● Collection entries:
▬▬▬

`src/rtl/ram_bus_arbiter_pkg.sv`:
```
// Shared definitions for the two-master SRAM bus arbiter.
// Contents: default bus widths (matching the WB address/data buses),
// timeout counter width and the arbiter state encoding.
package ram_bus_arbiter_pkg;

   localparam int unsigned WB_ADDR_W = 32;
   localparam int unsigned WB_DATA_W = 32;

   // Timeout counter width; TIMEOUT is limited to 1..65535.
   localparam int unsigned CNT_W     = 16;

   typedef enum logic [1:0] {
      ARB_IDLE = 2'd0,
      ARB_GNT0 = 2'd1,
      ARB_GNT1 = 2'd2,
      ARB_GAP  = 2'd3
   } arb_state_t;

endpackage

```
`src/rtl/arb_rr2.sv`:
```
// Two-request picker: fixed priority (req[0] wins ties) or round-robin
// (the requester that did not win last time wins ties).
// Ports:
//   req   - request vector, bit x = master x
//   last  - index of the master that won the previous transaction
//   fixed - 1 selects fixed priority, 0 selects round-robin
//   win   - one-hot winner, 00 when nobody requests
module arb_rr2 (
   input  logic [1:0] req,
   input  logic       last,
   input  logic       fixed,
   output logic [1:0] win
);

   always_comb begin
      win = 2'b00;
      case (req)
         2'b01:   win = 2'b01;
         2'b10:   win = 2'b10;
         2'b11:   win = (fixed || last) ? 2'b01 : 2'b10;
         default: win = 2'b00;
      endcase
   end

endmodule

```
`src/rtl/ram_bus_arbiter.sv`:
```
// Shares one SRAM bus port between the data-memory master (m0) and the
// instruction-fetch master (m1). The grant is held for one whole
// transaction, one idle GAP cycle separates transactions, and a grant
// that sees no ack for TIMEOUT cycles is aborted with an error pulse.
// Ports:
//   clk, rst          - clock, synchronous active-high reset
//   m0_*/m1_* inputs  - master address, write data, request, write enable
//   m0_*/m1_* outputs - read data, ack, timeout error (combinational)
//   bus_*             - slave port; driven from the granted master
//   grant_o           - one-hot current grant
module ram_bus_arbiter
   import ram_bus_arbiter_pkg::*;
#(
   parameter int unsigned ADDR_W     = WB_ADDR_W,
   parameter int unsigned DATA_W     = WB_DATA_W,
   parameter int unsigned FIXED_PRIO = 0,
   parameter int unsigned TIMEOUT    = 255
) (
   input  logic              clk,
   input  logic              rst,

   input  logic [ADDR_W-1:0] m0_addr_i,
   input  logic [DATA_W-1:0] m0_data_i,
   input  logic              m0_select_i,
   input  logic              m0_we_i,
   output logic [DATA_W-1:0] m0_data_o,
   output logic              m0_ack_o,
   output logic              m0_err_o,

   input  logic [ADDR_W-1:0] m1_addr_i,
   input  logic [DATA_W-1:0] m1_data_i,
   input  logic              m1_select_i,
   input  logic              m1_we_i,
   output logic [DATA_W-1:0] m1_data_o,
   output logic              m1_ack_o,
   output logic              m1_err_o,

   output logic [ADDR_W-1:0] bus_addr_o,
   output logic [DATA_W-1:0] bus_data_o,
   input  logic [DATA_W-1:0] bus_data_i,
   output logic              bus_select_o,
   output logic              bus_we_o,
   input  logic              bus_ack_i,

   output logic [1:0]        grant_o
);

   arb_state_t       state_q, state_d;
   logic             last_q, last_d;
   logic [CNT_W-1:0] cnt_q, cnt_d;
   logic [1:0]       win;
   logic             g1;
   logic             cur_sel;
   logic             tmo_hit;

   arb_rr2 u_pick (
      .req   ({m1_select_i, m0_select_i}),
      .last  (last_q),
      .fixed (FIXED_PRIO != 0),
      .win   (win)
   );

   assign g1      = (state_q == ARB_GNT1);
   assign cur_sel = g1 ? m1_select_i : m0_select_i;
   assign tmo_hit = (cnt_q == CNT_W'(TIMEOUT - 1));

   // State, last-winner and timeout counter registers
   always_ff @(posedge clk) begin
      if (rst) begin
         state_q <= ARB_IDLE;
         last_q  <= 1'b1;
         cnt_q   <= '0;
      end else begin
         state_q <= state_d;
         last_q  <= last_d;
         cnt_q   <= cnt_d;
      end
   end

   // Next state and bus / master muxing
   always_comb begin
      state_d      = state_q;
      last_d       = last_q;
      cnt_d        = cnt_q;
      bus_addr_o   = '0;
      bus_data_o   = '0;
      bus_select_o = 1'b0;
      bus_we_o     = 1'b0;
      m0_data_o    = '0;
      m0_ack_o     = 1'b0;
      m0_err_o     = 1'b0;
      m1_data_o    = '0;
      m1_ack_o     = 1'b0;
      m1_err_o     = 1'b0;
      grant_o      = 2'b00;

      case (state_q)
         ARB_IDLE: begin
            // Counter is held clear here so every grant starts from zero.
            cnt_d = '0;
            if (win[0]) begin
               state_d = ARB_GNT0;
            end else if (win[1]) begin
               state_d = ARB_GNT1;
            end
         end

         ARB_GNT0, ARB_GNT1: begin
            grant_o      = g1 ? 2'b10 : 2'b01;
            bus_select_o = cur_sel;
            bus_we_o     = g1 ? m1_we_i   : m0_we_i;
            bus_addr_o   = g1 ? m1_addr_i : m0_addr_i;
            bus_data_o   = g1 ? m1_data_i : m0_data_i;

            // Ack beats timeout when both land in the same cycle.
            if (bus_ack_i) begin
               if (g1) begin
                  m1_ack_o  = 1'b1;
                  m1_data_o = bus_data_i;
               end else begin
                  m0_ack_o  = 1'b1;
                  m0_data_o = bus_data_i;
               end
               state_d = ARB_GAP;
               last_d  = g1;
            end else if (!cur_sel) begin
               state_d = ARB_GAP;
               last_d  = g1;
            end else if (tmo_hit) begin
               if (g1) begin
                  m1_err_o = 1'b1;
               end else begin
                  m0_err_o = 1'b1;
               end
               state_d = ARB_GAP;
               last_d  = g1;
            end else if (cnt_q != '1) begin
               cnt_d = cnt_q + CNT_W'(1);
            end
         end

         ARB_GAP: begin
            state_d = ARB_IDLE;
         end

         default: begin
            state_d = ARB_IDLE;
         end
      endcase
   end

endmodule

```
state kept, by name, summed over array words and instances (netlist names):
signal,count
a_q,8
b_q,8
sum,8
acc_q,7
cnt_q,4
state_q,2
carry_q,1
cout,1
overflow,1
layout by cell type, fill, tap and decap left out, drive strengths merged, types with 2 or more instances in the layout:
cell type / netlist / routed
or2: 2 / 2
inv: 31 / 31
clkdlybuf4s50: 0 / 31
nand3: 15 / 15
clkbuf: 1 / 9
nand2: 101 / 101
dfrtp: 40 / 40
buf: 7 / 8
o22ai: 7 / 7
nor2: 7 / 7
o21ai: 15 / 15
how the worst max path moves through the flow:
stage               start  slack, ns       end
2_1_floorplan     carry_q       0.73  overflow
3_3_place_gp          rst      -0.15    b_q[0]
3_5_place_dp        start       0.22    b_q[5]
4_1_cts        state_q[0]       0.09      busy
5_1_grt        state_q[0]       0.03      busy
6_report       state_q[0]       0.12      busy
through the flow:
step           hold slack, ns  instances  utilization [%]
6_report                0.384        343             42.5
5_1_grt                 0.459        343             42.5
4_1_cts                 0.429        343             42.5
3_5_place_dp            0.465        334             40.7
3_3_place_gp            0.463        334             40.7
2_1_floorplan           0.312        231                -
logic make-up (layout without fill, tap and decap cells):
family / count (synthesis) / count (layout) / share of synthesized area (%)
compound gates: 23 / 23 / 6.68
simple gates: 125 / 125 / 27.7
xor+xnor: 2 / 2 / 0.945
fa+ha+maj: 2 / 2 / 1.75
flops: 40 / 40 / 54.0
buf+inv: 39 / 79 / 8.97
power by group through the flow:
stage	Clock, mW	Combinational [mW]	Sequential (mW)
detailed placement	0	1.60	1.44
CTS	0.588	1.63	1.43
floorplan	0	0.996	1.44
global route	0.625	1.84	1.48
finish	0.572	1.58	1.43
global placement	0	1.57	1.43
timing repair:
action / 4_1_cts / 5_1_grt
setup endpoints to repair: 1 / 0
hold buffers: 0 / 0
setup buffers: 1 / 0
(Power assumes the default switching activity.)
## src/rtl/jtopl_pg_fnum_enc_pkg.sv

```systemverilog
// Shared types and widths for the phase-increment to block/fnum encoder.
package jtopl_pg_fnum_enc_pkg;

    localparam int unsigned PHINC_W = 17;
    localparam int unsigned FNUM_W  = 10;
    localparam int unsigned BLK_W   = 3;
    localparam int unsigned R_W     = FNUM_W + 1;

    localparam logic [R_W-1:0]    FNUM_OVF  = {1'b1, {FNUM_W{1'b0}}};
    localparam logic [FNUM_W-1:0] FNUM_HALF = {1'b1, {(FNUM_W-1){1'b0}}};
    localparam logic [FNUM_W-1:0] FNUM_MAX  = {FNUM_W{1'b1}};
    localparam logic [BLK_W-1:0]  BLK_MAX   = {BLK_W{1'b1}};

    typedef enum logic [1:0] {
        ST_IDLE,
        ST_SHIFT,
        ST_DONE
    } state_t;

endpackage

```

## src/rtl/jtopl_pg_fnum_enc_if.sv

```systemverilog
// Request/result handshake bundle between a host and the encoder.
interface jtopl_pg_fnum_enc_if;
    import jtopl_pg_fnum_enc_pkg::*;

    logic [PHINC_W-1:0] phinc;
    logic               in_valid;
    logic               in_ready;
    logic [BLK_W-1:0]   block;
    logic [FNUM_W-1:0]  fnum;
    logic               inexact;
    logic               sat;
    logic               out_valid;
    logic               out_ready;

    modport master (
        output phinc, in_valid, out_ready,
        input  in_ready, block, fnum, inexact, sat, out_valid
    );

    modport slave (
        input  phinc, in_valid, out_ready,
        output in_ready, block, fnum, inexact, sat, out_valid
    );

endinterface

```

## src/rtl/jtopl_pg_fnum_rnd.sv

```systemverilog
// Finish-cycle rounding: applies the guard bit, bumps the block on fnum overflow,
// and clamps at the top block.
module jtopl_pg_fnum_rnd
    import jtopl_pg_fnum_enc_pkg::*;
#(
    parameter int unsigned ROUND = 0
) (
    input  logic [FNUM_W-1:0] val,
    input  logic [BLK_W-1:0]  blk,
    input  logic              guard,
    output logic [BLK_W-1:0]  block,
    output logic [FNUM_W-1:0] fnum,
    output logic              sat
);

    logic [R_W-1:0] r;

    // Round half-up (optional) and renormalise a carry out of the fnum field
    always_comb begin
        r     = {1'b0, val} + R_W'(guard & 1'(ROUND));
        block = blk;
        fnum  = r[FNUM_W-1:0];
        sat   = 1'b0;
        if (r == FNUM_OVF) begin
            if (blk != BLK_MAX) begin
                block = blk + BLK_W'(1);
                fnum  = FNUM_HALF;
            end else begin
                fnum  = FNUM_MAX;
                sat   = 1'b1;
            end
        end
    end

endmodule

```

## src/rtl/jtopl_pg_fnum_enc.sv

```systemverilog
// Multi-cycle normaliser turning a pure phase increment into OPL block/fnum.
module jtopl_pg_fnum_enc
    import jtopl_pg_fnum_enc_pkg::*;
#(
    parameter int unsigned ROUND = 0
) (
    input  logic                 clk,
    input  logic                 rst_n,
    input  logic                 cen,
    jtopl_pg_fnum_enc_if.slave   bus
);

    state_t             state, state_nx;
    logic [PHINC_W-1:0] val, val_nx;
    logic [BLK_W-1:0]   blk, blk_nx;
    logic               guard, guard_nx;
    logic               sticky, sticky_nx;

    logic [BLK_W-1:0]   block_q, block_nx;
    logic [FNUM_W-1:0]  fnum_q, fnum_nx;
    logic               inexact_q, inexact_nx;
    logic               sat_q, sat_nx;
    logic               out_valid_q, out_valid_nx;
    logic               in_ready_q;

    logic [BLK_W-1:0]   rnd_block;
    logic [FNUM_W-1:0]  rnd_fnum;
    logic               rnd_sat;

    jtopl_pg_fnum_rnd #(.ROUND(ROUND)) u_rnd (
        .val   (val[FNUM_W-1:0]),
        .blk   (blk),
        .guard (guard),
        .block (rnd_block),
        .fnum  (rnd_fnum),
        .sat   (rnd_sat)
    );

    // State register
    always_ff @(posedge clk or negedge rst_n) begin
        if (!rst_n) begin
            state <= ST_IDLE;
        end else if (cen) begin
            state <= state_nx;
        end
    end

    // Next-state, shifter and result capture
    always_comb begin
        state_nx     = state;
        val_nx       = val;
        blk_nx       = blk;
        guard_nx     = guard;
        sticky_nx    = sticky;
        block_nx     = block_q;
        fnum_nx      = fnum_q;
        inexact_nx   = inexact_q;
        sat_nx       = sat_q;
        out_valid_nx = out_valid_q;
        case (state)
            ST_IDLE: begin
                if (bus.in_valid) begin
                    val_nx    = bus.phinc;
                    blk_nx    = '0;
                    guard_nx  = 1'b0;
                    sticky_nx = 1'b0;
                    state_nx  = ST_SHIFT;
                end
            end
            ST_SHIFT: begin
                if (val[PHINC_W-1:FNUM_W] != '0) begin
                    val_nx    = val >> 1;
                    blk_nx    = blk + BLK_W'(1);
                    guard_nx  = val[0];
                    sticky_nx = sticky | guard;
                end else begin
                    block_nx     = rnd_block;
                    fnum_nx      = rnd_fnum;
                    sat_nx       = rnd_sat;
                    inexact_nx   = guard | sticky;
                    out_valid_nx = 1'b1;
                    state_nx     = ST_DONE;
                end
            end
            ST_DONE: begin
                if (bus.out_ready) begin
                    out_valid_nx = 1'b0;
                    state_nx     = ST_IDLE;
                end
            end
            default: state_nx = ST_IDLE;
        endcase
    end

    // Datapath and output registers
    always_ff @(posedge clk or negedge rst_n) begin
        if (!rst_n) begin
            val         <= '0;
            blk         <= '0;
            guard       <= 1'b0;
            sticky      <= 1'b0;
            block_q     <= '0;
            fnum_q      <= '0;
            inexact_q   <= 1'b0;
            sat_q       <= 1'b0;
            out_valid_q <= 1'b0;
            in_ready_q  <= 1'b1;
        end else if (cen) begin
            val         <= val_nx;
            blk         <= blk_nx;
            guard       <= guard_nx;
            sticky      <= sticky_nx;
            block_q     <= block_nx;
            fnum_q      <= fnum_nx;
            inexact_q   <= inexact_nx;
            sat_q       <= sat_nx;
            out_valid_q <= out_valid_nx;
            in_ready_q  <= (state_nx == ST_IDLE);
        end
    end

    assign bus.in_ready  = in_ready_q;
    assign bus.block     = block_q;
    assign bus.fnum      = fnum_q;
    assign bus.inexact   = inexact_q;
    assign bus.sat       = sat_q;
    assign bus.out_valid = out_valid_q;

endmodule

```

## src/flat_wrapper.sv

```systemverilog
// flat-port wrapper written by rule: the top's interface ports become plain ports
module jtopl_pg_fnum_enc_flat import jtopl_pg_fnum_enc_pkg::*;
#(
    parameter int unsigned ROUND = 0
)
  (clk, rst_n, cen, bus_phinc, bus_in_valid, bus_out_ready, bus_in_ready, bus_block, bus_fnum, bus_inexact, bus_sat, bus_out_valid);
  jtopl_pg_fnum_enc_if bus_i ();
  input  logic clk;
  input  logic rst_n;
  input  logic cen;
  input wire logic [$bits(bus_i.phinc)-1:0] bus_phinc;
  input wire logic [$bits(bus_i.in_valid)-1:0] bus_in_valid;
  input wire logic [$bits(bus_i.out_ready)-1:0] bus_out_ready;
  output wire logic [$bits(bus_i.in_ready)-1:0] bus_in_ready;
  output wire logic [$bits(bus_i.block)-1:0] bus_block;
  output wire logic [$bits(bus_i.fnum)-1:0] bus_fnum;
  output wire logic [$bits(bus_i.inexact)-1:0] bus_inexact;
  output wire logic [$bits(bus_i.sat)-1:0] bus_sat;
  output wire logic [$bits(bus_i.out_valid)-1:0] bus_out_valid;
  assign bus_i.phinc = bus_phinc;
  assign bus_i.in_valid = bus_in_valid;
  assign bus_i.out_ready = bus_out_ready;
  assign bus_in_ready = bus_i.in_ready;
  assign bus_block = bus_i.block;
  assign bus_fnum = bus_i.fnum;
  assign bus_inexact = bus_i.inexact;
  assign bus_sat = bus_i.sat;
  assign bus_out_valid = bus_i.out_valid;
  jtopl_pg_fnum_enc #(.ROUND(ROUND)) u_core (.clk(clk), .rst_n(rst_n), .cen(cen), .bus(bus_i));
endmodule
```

▬▬▬

● AIM OF THE TASK: Whenever a line of the data includes "fill", copy that line.

● SOLUTION TO THIS TASK:
layout by cell type, fill, tap and decap left out, drive strengths merged, types with 2 or more instances in the layout:
logic make-up (layout without fill, tap and decap cells):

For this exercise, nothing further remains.